Tuck students share their formative international experiences at annual Student Forum on Global Learning.
Sumeeta Kumar went to Ghana on a mission. She was there as part of a First-Year Project team helping global e-literacy nonprofit Worldreader launch a new mobile app to reach more than a million readers. In a country where many schools can only afford one textbook per classroom, the opportunity to give Ghanaians access to thousands of books via mobile phones could change lives.
What Kumar and her teammates found through interviews and research, however, was that illiteracy wasn’t the problem. The Ghanaians they encountered loved to read, just not another well-intentioned copy of “Harry Potter.” What they really wanted—and were patient enough to painstakingly read on tiny phone screens—were their own stories, everything from African-centric self-help to romance novels with Ghanaian heroines.

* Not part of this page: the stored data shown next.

What follows belongs to an exercise in optimizing a design on an open flow for small area, a short achievable clock period and few clock cycles; a production flow would make more cautious choices. At most, simulation tests tie the RTL to the original design; equivalence was not proved. Power is estimated from default activity; no workload was simulated.

==> run a: inputs <==
==> flow/design.v <==
package score_pkg;
    localparam int score_width   = 16;
    localparam int num_digits    = 5;
    localparam int glyph_rows    = 10;
    localparam int glyph_width   = 28;
    localparam int digit_pitch   = 36;
    localparam int left_margin   = 12;   
    localparam int frame_width   = 192;
    localparam int words_per_row = 6;
    localparam int frame_base    = 16;   
    typedef logic [glyph_width-1:0] glyph_row_t;
    typedef logic [frame_width-1:0] frame_row_t;
    function automatic glyph_row_t digit_font(input logic [3:0] digit, input logic [3:0] row);
        case ({digit, row})
            8'h01: digit_font = 28'h01ffe00;
            8'h02: digit_font = 28'h0e001c0;
            8'h03: digit_font = 28'h7e001f8;
            8'h04: digit_font = 28'h7e001f8;
            8'h05: digit_font = 28'h7e001f8;
            8'h06: digit_font = 28'h7e001f8;
            8'h07: digit_font = 28'h0e001c0;
            8'h08: digit_font = 28'h01ffe00;
            8'h11: digit_font = 28'h00ff000;
            8'h12: digit_font = 28'h07ff000;
            8'h13: digit_font = 28'h3e3f000;
            8'h14: digit_font = 28'h003f000;
            8'h15: digit_font = 28'h003f000;
            8'h16: digit_font = 28'h003f000;
            8'h17: digit_font = 28'h003f000;
            8'h18: digit_font = 28'h7fffff8;
            8'h21: digit_font = 28'h01ffe00;
            8'h22: digit_font = 28'h0fc0fc0;
            8'h23: digit_font = 28'h0e00fc0;
            8'h24: digit_font = 28'h0007e00;
            8'h25: digit_font = 28'h003f000;
            8'h26: digit_font = 28'h01f8000;
            8'h27: digit_font = 28'h0fc01c0;
            8'h28: digit_font = 28'h0ffffc0;
            8'h31: digit_font = 28'h07fff80;
            8'h32: digit_font = 28'h0e00fc0;
            8'h33: digit_font = 28'h0000fc0;
            8'h34: digit_font = 28'h0000e00;
            8'h35: digit_font = 28'h01fffc0;
            8'h36: digit_font = 28'h0000fc0;
            8'h37: digit_font = 28'h0e00fc0;
            8'h38: digit_font = 28'h01ffe00;
            8'h41: digit_font = 28'h0000e00;
            8'h42: digit_font = 28'h0007e00;
            8'h43: digit_font = 28'h0038e00;
            8'h44: digit_font = 28'h01c0e00;
            8'h45: digit_font = 28'h0e00e00;
            8'h46: digit_font = 28'h0fffff8;
            8'h47: digit_font = 28'h0000e00;
            8'h48: digit_font = 28'h0000e00;
            8'h51: digit_font = 28'h0ffffc0;
            8'h52: digit_font = 28'h0e000c0;
            8'h53: digit_font = 28'h0e00000;
            8'h54: digit_font = 28'h0ffffc0;
            8'h55: digit_font = 28'h0ffffc0;
            8'h56: digit_font = 28'h00001c0;
            8'h57: digit_font = 28'h0e001c0;
            8'h58: digit_font = 28'h0ffffc0;
            8'h61: digit_font = 28'h0ffff80;
            8'h62: digit_font = 28'h0e00180;
            8'h63: digit_font = 28'h0e00000;
            8'h64: digit_font = 28'h0e00000;
            8'h65: digit_font = 28'h0ffffc0;
            8'h66: digit_font = 28'h0e001c0;
            8'h67: digit_font = 28'h0e001c0;
            8'h68: digit_font = 28'h0ffffc0;
            8'h71: digit_font = 28'h0ffffc0;
            8'h72: digit_font = 28'h0e001c0;
            8'h73: digit_font = 28'h0e001c0;
            8'h74: digit_font = 28'h00001c0;
            8'h75: digit_font = 28'h00001c0;
            8'h76: digit_font = 28'h00001c0;
            8'h77: digit_font = 28'h00001c0;
            8'h78: digit_font = 28'h00001c0;
            8'h81: digit_font = 28'h01ffe00;
            8'h82: digit_font = 28'h0e001c0;
            8'h83: digit_font = 28'h0e001c0;
            8'h84: digit_font = 28'h01ffe00;
            8'h85: digit_font = 28'h0e001c0;
            8'h86: digit_font = 28'h0e001c0;
            8'h87: digit_font = 28'h0e001c0;
            8'h88: digit_font = 28'h01ffe00;
            8'h91: digit_font = 28'h0ffffc0;
            8'h92: digit_font = 28'h0e001c0;
            8'h93: digit_font = 28'h0e001c0;
            8'h94: digit_font = 28'h0ffffc0;
            8'h95: digit_font = 28'h00001c0;
            8'h96: digit_font = 28'h00001c0;
            8'h97: digit_font = 28'h0e001c0;
            8'h98: digit_font = 28'h0ffffc0;
            default: digit_font = '0;
        endcase
    endfunction
endpackage
This design comes from an exercise in tuning for small area and a short achievable clock period on the open sky130 flow, not from production work. Only simulation tests tie the RTL to the original design; equivalence was not proved. No activity file was given, so power comes from the tool's default toggle rates.

==> flow/design.v (excerpt) <==
module sd_sector_buffer #(
   parameter int unsigned SECTOR_BYTES   = sd_sector_buffer_pkg::SD_SECTOR_BYTES,
   parameter int unsigned IDX_W          = 9
) (
   input  logic             clk,
   input  logic             reset_n,
   input  logic             cmd_read,
   input  logic [31:0]      cmd_addr,
   input  logic             sd_ready,
   input  logic             sd_byte_available,
   input  logic [7:0]       sd_dout,
   output logic             sd_rd,
   output logic [31:0]      sd_address,
   input  logic [IDX_W-1:0] rd_index,
   output logic [7:0]       rd_data,
   output logic             sector_valid,
   output logic             busy,
   output logic             error
);
For scale: roughly 13,000 cells after synthesis, ~4,200 flip-flops, roughly 130,000 µm² of cells after synthesis.
==> module ssb_byte_ram, before the edit <==
module ssb_byte_ram #(
   parameter int unsigned DEPTH = 512,
   parameter int unsigned AW    = 9
) (
   input  logic          i_clk,
   input  logic          i_rst_n,
   input  logic          i_we,        
   input  logic          i_shift,     
   input  logic          i_hold,      
   input  logic [7:0]    i_wdata,
   input  logic [AW-1:0] i_raddr,
   output logic [7:0]    o_rdata
);
   logic [7:0]         r_new;                   
   logic               r_ph;                    
   logic [8*DEPTH-9:0] r_mem;                   
   logic [8*DEPTH-1:0] w_slot;                  
   always_ff @(posedge i_clk) begin
      if (i_we) r_new <= i_wdata;
   end
   always_ff @(posedge i_clk or negedge i_rst_n) begin
      if (!i_rst_n) r_ph <= 1'b0;
      else          r_ph <= ~r_ph;
   end
   assign w_slot = {r_new ^ {8{r_ph}}, r_mem};
   for (genvar i = 0; i < 8*(DEPTH-1); i++) begin : g_sr
      logic w_d;
      ssb_oai22 u_d (.a0(w_slot[i+8]), .s0_n(i_hold), .a1(r_mem[i]), .s1_n(i_shift), .y(w_d));
      always_ff @(posedge i_clk) r_mem[i] <= w_d;
   end
   logic [DEPTH-1:0] w_sel_n;
   always_comb begin
      for (int i = 0; i < DEPTH; i++) w_sel_n[i] = (i_raddr != AW'(i));
   end
   logic [15:0] w_half;                         
   logic [15:0] r_half;
   for (genvar b = 0; b < 8; b++) begin : g_bit
      logic [255:0] w_l1;                       
      logic [127:0] w_l2;                       
      logic [31:0]  w_l3;                       
      logic [15:0]  w_l4;                       
      logic [7:0]   w_l5;                       
      logic [3:0]   w_l6;                       
      logic [1:0]   w_l7;                       
      for (genvar k = 0; k < 256; k++) begin : g_l1
         ssb_oai22 u_g (.a0(w_slot[8*(2*k) + b]),   .s0_n(w_sel_n[2*k]),
                        .a1(w_slot[8*(2*k+1) + b]), .s1_n(w_sel_n[2*k+1]), .y(w_l1[k]));
      end
      for (genvar k = 0; k < 128; k++) begin : g_l2
         ssb_nor2 u_g (.a(w_l1[2*k +: 2]), .y(w_l2[k]));
      end
      for (genvar k = 0; k < 32; k++) begin : g_l3
         ssb_nand4 u_g (.a(w_l2[4*k +: 4]), .y(w_l3[k]));
      end
      for (genvar k = 0; k < 16; k++) begin : g_l4
         ssb_nor2 u_g (.a(w_l3[2*k +: 2]), .y(w_l4[k]));
      end
      for (genvar k = 0; k < 8; k++) begin : g_l5
         ssb_nand2 u_g (.a(w_l4[2*k +: 2]), .y(w_l5[k]));
      end
      for (genvar k = 0; k < 4; k++) begin : g_l6
         ssb_nor2 u_g (.a(w_l5[2*k +: 2]), .y(w_l6[k]));
      end
      for (genvar k = 0; k < 2; k++) begin : g_l7
         ssb_nand2 u_g (.a(w_l6[2*k +: 2]), .y(w_l7[k]));
      end
      assign w_half[2*b +: 2] = w_l7;
   end
   always_ff @(posedge i_clk or negedge i_rst_n) begin
      if (!i_rst_n) r_half <= '0;
      else          r_half <= w_half;
   end
   for (genvar b = 0; b < 8; b++) begin : g_out
      assign o_rdata[b] = (r_half[2*b] | r_half[2*b+1]) ^ r_ph;
   end
endmodule
Source: an optimization exercise on an open RTL-to-GDS flow (aim: small area). Production flows keep margins and buffers that such runs may drop.
Only simulation tests tie the RTL to the original design; equivalence was not proved.
Power is estimated from default activity; no workload was simulated.

===== flow/run.sh =====
#!/bin/bash
# synth_recipe.tcl (not shown) runs the flow's synth.tcl, then flattens the netlist and writes it again
# the make line also repeats each setting of config.mk as NAME=value (left out here)
make -C /OpenROAD-flow-scripts/flow DESIGN_CONFIG=/design/flow/config.mk WORK_HOME=/design/flow/orfs CLKGATE_MAP_FILE= SYNTH_SCRIPT=/design/flow/synth_recipe.tcl finish

===== flow/config.mk =====
export PLATFORM = sky130hd
export DESIGN_NAME = sid_synth_top
export DESIGN_NICKNAME = sid_synth_top
export VERILOG_FILES = /design/flow/design.v
export SDC_FILE = /design/flow/constraint.sdc
export NUM_CORES = 4
export LEC_CHECK = 0
export CAP_MARGIN = 20
export CORE_MARGIN = 2
export CORE_UTILIZATION = 40
export CTS_BUF_LIST = sky130_fd_sc_hd__clkbuf_16
export CTS_CLUSTER_DIAMETER = 80
export CTS_CLUSTER_SIZE = 30
export SLEW_MARGIN = 20

===== flow/constraint.sdc =====
create_clock -name core_clock -period 8.0 [get_ports {clk}]
set_input_delay 1.6000 -clock core_clock [delete_from_list [all_inputs] [get_ports {clk}]]
set_output_delay 1.6000 -clock core_clock [all_outputs]
set_load 0.01 [all_outputs]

“It’s such an exciting time to be alive: What else can we solve with mobile technology? The possibilities are endless,” Kumar told attendees at the fifth-annual Student Forum on Global Learning Jan. 20, part of Dartmouth’s celebration of the life and legacy of Martin Luther King, Jr. “The bottom line is that people don’t want handouts. They want to learn sustainable ways to improve their lives. If you truly want to reach people, you must understand and mirror them.”

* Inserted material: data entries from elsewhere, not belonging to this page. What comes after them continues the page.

Source: an optimization exercise on an open RTL-to-GDS flow (aim: a short achievable clock period and few clock cycles). Production flows keep margins and buffers that such runs may drop. Only simulation tests tie the RTL to the original design; equivalence was not proved. Power is estimated from default activity; no workload was simulated.

== build 17 ==
// five_stage_cpu
module five_stage_cpu (
    input  logic clk,
    input  logic rst,
    output logic [xlen-1:0] instr_addr,
    input  logic [xlen-1:0] instr_data,
    output logic retire_valid,
    output logic [reg_addr_width-1:0] retire_rd,
    output logic [xlen-1:0] retire_data
);
clock: 6.0 ns
lec_check: 0
cap_margin: 20
core_margin: 2
core_utilization: 30
place_density: 0.5
setup_slack_margin: 3.5
slew_margin: 20
standard.sh (not shown) runs the stock make flow with config.mk's settings and CLKGATE_MAP_FILE= SYNTH_SCRIPT=/design/flow/synth_recipe.tcl, a recipe that flattens the netlist after the stock synthesis.
==> flow/flow/run.sh <==
#!/bin/bash
# The standard layout (standard.sh) with three synthesis changes:
# - Yosys's full-adder extraction is off, so ABC maps the adders itself;
# - ABC maps with the delay-oriented script in flow/abc_speed.script
#   (a copy of ORFS's scripts folder is made here with it in place);
# - the slow complex cells (stacked 3- and 4-input gates, majority) are added
#   to the platform's don't-use list, so neither ABC nor the resizer uses them.
# Registers are inferred before ABC runs, so they are the standard synthesis's.
set -euo pipefail
base="sky130_fd_sc_hd__lpflow_bleeder_1 sky130_fd_sc_hd__lpflow_clkbufkapwr_1 sky130_fd_sc_hd__lpflow_clkbufkapwr_16 sky130_fd_sc_hd__lpflow_clkbufkapwr_2 sky130_fd_sc_hd__lpflow_clkbufkapwr_4 sky130_fd_sc_hd__lpflow_clkbufkapwr_8 sky130_fd_sc_hd__lpflow_clkinvkapwr_1 sky130_fd_sc_hd__lpflow_clkinvkapwr_16 sky130_fd_sc_hd__lpflow_clkinvkapwr_2 sky130_fd_sc_hd__lpflow_clkinvkapwr_4 sky130_fd_sc_hd__lpflow_clkinvkapwr_8 sky130_fd_sc_hd__lpflow_decapkapwr_12 sky130_fd_sc_hd__lpflow_decapkapwr_3 sky130_fd_sc_hd__lpflow_decapkapwr_4 sky130_fd_sc_hd__lpflow_decapkapwr_6 sky130_fd_sc_hd__lpflow_decapkapwr_8 sky130_fd_sc_hd__lpflow_inputiso0n_1 sky130_fd_sc_hd__lpflow_inputiso0p_1 sky130_fd_sc_hd__lpflow_inputiso1n_1 sky130_fd_sc_hd__lpflow_inputiso1p_1 sky130_fd_sc_hd__lpflow_inputisolatch_1 sky130_fd_sc_hd__lpflow_isobufsrc_1 sky130_fd_sc_hd__lpflow_isobufsrc_16 sky130_fd_sc_hd__lpflow_isobufsrc_2 sky130_fd_sc_hd__lpflow_isobufsrc_4 sky130_fd_sc_hd__lpflow_isobufsrc_8 sky130_fd_sc_hd__lpflow_isobufsrckapwr_16 sky130_fd_sc_hd__lpflow_lsbuf_lh_hl_isowell_tap_1 sky130_fd_sc_hd__lpflow_lsbuf_lh_hl_isowell_tap_2 sky130_fd_sc_hd__lpflow_lsbuf_lh_hl_isowell_tap_4 sky130_fd_sc_hd__lpflow_lsbuf_lh_isowell_4 sky130_fd_sc_hd__lpflow_lsbuf_lh_isowell_tap_1 sky130_fd_sc_hd__lpflow_lsbuf_lh_isowell_tap_2 sky130_fd_sc_hd__lpflow_lsbuf_lh_isowell_tap_4 sky130_fd_sc_hd__probe_p_8 sky130_fd_sc_hd__probec_p_8 "
slow="sky130_fd_sc_hd__a2111o_1 sky130_fd_sc_hd__a2111o_2 sky130_fd_sc_hd__a2111o_4 sky130_fd_sc_hd__a2111oi_0 sky130_fd_sc_hd__a2111oi_1 sky130_fd_sc_hd__a2111oi_2 sky130_fd_sc_hd__a2111oi_4 sky130_fd_sc_hd__a221o_1 sky130_fd_sc_hd__a221o_2 sky130_fd_sc_hd__a221o_4 sky130_fd_sc_hd__a221oi_1 sky130_fd_sc_hd__a221oi_2 sky130_fd_sc_hd__a221oi_4 sky130_fd_sc_hd__a222oi_1 sky130_fd_sc_hd__a311o_1 sky130_fd_sc_hd__a311o_2 sky130_fd_sc_hd__a311o_4 sky130_fd_sc_hd__a311oi_1 sky130_fd_sc_hd__a311oi_2 sky130_fd_sc_hd__a311oi_4 sky130_fd_sc_hd__a31o_1 sky130_fd_sc_hd__a31o_2 sky130_fd_sc_hd__a31o_4 sky130_fd_sc_hd__a31oi_1 sky130_fd_sc_hd__a31oi_2 sky130_fd_sc_hd__a31oi_4 sky130_fd_sc_hd__a32o_1 sky130_fd_sc_hd__a32o_2 sky130_fd_sc_hd__a32o_4 sky130_fd_sc_hd__a32oi_1 sky130_fd_sc_hd__a32oi_2 sky130_fd_sc_hd__a32oi_4 sky130_fd_sc_hd__a41o_1 sky130_fd_sc_hd__a41o_2 sky130_fd_sc_hd__a41o_4 sky130_fd_sc_hd__a41oi_1 sky130_fd_sc_hd__a41oi_2 sky130_fd_sc_hd__a41oi_4 sky130_fd_sc_hd__and4_1 sky130_fd_sc_hd__and4_2 sky130_fd_sc_hd__and4_4 sky130_fd_sc_hd__and4b_1 sky130_fd_sc_hd__and4b_2 sky130_fd_sc_hd__and4b_4 sky130_fd_sc_hd__and4bb_1 sky130_fd_sc_hd__and4bb_2 sky130_fd_sc_hd__and4bb_4 sky130_fd_sc_hd__maj3_1 sky130_fd_sc_hd__maj3_2 sky130_fd_sc_hd__maj3_4 sky130_fd_sc_hd__nand4_1 sky130_fd_sc_hd__nand4_2 sky130_fd_sc_hd__nand4_4 sky130_fd_sc_hd__nand4b_1 sky130_fd_sc_hd__nand4b_2 sky130_fd_sc_hd__nand4b_4 sky130_fd_sc_hd__nand4bb_1 sky130_fd_sc_hd__nand4bb_2 sky130_fd_sc_hd__nand4bb_4 sky130_fd_sc_hd__nor3_1 sky130_fd_sc_hd__nor3_2 sky130_fd_sc_hd__nor3_4 sky130_fd_sc_hd__nor3b_1 sky130_fd_sc_hd__nor3b_2 sky130_fd_sc_hd__nor3b_4 sky130_fd_sc_hd__nor4_1 sky130_fd_sc_hd__nor4_2 sky130_fd_sc_hd__nor4_4 sky130_fd_sc_hd__nor4b_1 sky130_fd_sc_hd__nor4b_2 sky130_fd_sc_hd__nor4b_4 sky130_fd_sc_hd__nor4bb_1 sky130_fd_sc_hd__nor4bb_2 sky130_fd_sc_hd__nor4bb_4 sky130_fd_sc_hd__o2111a_1 sky130_fd_sc_hd__o2111a_2 sky130_fd_sc_hd__o2111a_4 sky130_fd_sc_hd__o2111ai_1 sky130_fd_sc_hd__o2111ai_2 sky130_fd_sc_hd__o2111ai_4 sky130_fd_sc_hd__o221a_1 sky130_fd_sc_hd__o221a_2 sky130_fd_sc_hd__o221a_4 sky130_fd_sc_hd__o221ai_1 sky130_fd_sc_hd__o221ai_2 sky130_fd_sc_hd__o221ai_4 sky130_fd_sc_hd__o311a_1 sky130_fd_sc_hd__o311a_2 sky130_fd_sc_hd__o311a_4 sky130_fd_sc_hd__o311ai_0 sky130_fd_sc_hd__o311ai_1 sky130_fd_sc_hd__o311ai_2 sky130_fd_sc_hd__o311ai_4 sky130_fd_sc_hd__o31a_1 sky130_fd_sc_hd__o31a_2 sky130_fd_sc_hd__o31a_4 sky130_fd_sc_hd__o31ai_1 sky130_fd_sc_hd__o31ai_2 sky130_fd_sc_hd__o31ai_4 sky130_fd_sc_hd__o32a_1 sky130_fd_sc_hd__o32a_2 sky130_fd_sc_hd__o32a_4 sky130_fd_sc_hd__o32ai_1 sky130_fd_sc_hd__o32ai_2 sky130_fd_sc_hd__o32ai_4 sky130_fd_sc_hd__o41a_1 sky130_fd_sc_hd__o41a_2 sky130_fd_sc_hd__o41a_4 sky130_fd_sc_hd__o41ai_1 sky130_fd_sc_hd__o41ai_2 sky130_fd_sc_hd__o41ai_4 sky130_fd_sc_hd__or3_1 sky130_fd_sc_hd__or3_2 sky130_fd_sc_hd__or3_4 sky130_fd_sc_hd__or3b_1 sky130_fd_sc_hd__or3b_2 sky130_fd_sc_hd__or3b_4 sky130_fd_sc_hd__or4_1 sky130_fd_sc_hd__or4_2 sky130_fd_sc_hd__or4_4 sky130_fd_sc_hd__or4b_1 sky130_fd_sc_hd__or4b_2 sky130_fd_sc_hd__or4b_4 sky130_fd_sc_hd__or4bb_1 sky130_fd_sc_hd__or4bb_2 sky130_fd_sc_hd__or4bb_4 "
rm -rf scripts_mod
cp -r "$FLOW_HOME/scripts" scripts_mod
cp flow/abc_speed.script scripts_mod/abc_speed.script
bash standard.sh ADDER_MAP_FILE= SCRIPTS_DIR="$PWD/scripts_mod" "DONT_USE_CELLS=$base $slow" finish > flow.log 2>&1
Other scripts of this flow, unchanged in this note and not shown: flow/flow/abc_speed.script
Testbench counts of build 17, summed over its fixed seeds: cycles 16,169.
Relative to build 17, the following input files were edited for build 69:
- swapping 3.5 for 3.1 in SETUP_SLACK_MARGIN
- swapping 30 for 35 in CORE_UTILIZATION
- swapping 0.5 for 0.55 in PLACE_DENSITY
[summary]
The fraction of power spent switching nets of build 69 falls short of that of build 17 by 0.48 points. Comparing build 17 and build 69, the lower non-clock buffer count was measured on build 69. Build 17 was larger in final cell area than build 69.
Input-level comparison between build 82 and build 69:
- changing SETUP_SLACK_MARGIN from 3.1 to 3.6
==> comparison <==
Summary of build 82 over build 69: sequential share of layout area fell 3.4 points, count of clock-buffer cells in the layout rose 0.56%, power drawn by the combinational cells rose about 30%, total vias in the final route rose 4,000, met2 wire length about even.
Between build 69 and build 82, the post-detailed-route wirelength per cell is lower for build 82.
Looking only at post-layout instance count excluding filler cells, and setting everything else aside, the lower value of build 69 and build 82 goes to build 69.
Compared with build 69, wire length in build 82 increased slightly.
On final worst-path cycle share: between build 69 and build 82, it ends up lower for build 82.
Going from build 69 to build 82, area of placed instances closely matched the old numbers, count of plain and timing-repair buffers in the layout picked up an extra 498.

* * *

Setup of 01-16:
five_stage_cpu, a different RTL version from the one above (not shown whole).
Size in the first run: about 14000 cells after synthesis, ~3500 flip-flops.
Settings: LEC_CHECK=0, CAP_MARGIN=20, CORE_MARGIN=2, CORE_UTILIZATION=35, PLACE_DENSITY=0.55, SETUP_SLACK_MARGIN=3.8, SLEW_MARGIN=20; clock period 6.0 ns.
==> flow/flow/abc_speed.script <==
strash
dch -f
map -D 800
buffer -c
topo
stime -c
upsize -c
dnsize -c
Scripts as last shown in full above: flow/flow/run.sh
Testbench counts of 01-16, summed over its fixed seeds: cycles 16,113.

Understanding what people need to become empowered, engaged citizens is simple, according to Elliot Gillerman T’15, who also presented at the forum: education. Drawing on his work at the Pentagon, he argued that the more competitive America’s schools, people, and companies are, the more they enhance the country’s economic strength, which in turn drives national security.
The problem, says Gillerman, is that there are performance disparities along racial, income, regional, and international lines that reflect the challenges faced by certain groups. While progress has been made in closing the racial achievement gap, the income achievement gap has expanded. Gillerman says that American students frequently rank well below their counterparts in such countries as South Korea, Canada, Russia, Vietnam, and Switzerland. Rather than looking at eliminating these achievement gaps as complex but less-than-pressing problems, Gillerman described how finding immediate solutions will benefit every single American.
“The most staggering statistic is that, if we had closed the international achievement gap between 1983 and 1998, by 2008 we would have seen between $1.3 and $2.3 trillion added to the annual GDP, essentially zeroing out the effects from the 2008 recession,” Gillerman said. Among his proposed solutions to do just that are emphasizing early childhood education, improving the K-12 system, and breaking the higher education cost curve.
Ensuring that education—and not factors like race or income—is the great equalizer is more than a smart economic argument, he added. It’s a moral argument in line with the dream of Dr. King.
“It’s fitting as we think about being here on Martin Luther King, Jr. Day, we celebrate and commemorate a man who said he wanted to live in a world where his children weren’t judged by the color of their skin but were judged by the content of their character,” Gillerman said. “If we can address these problems and redouble our efforts, we’re going to come closer to fulfilling the promise of America as the land of opportunity that Dr. King wanted.”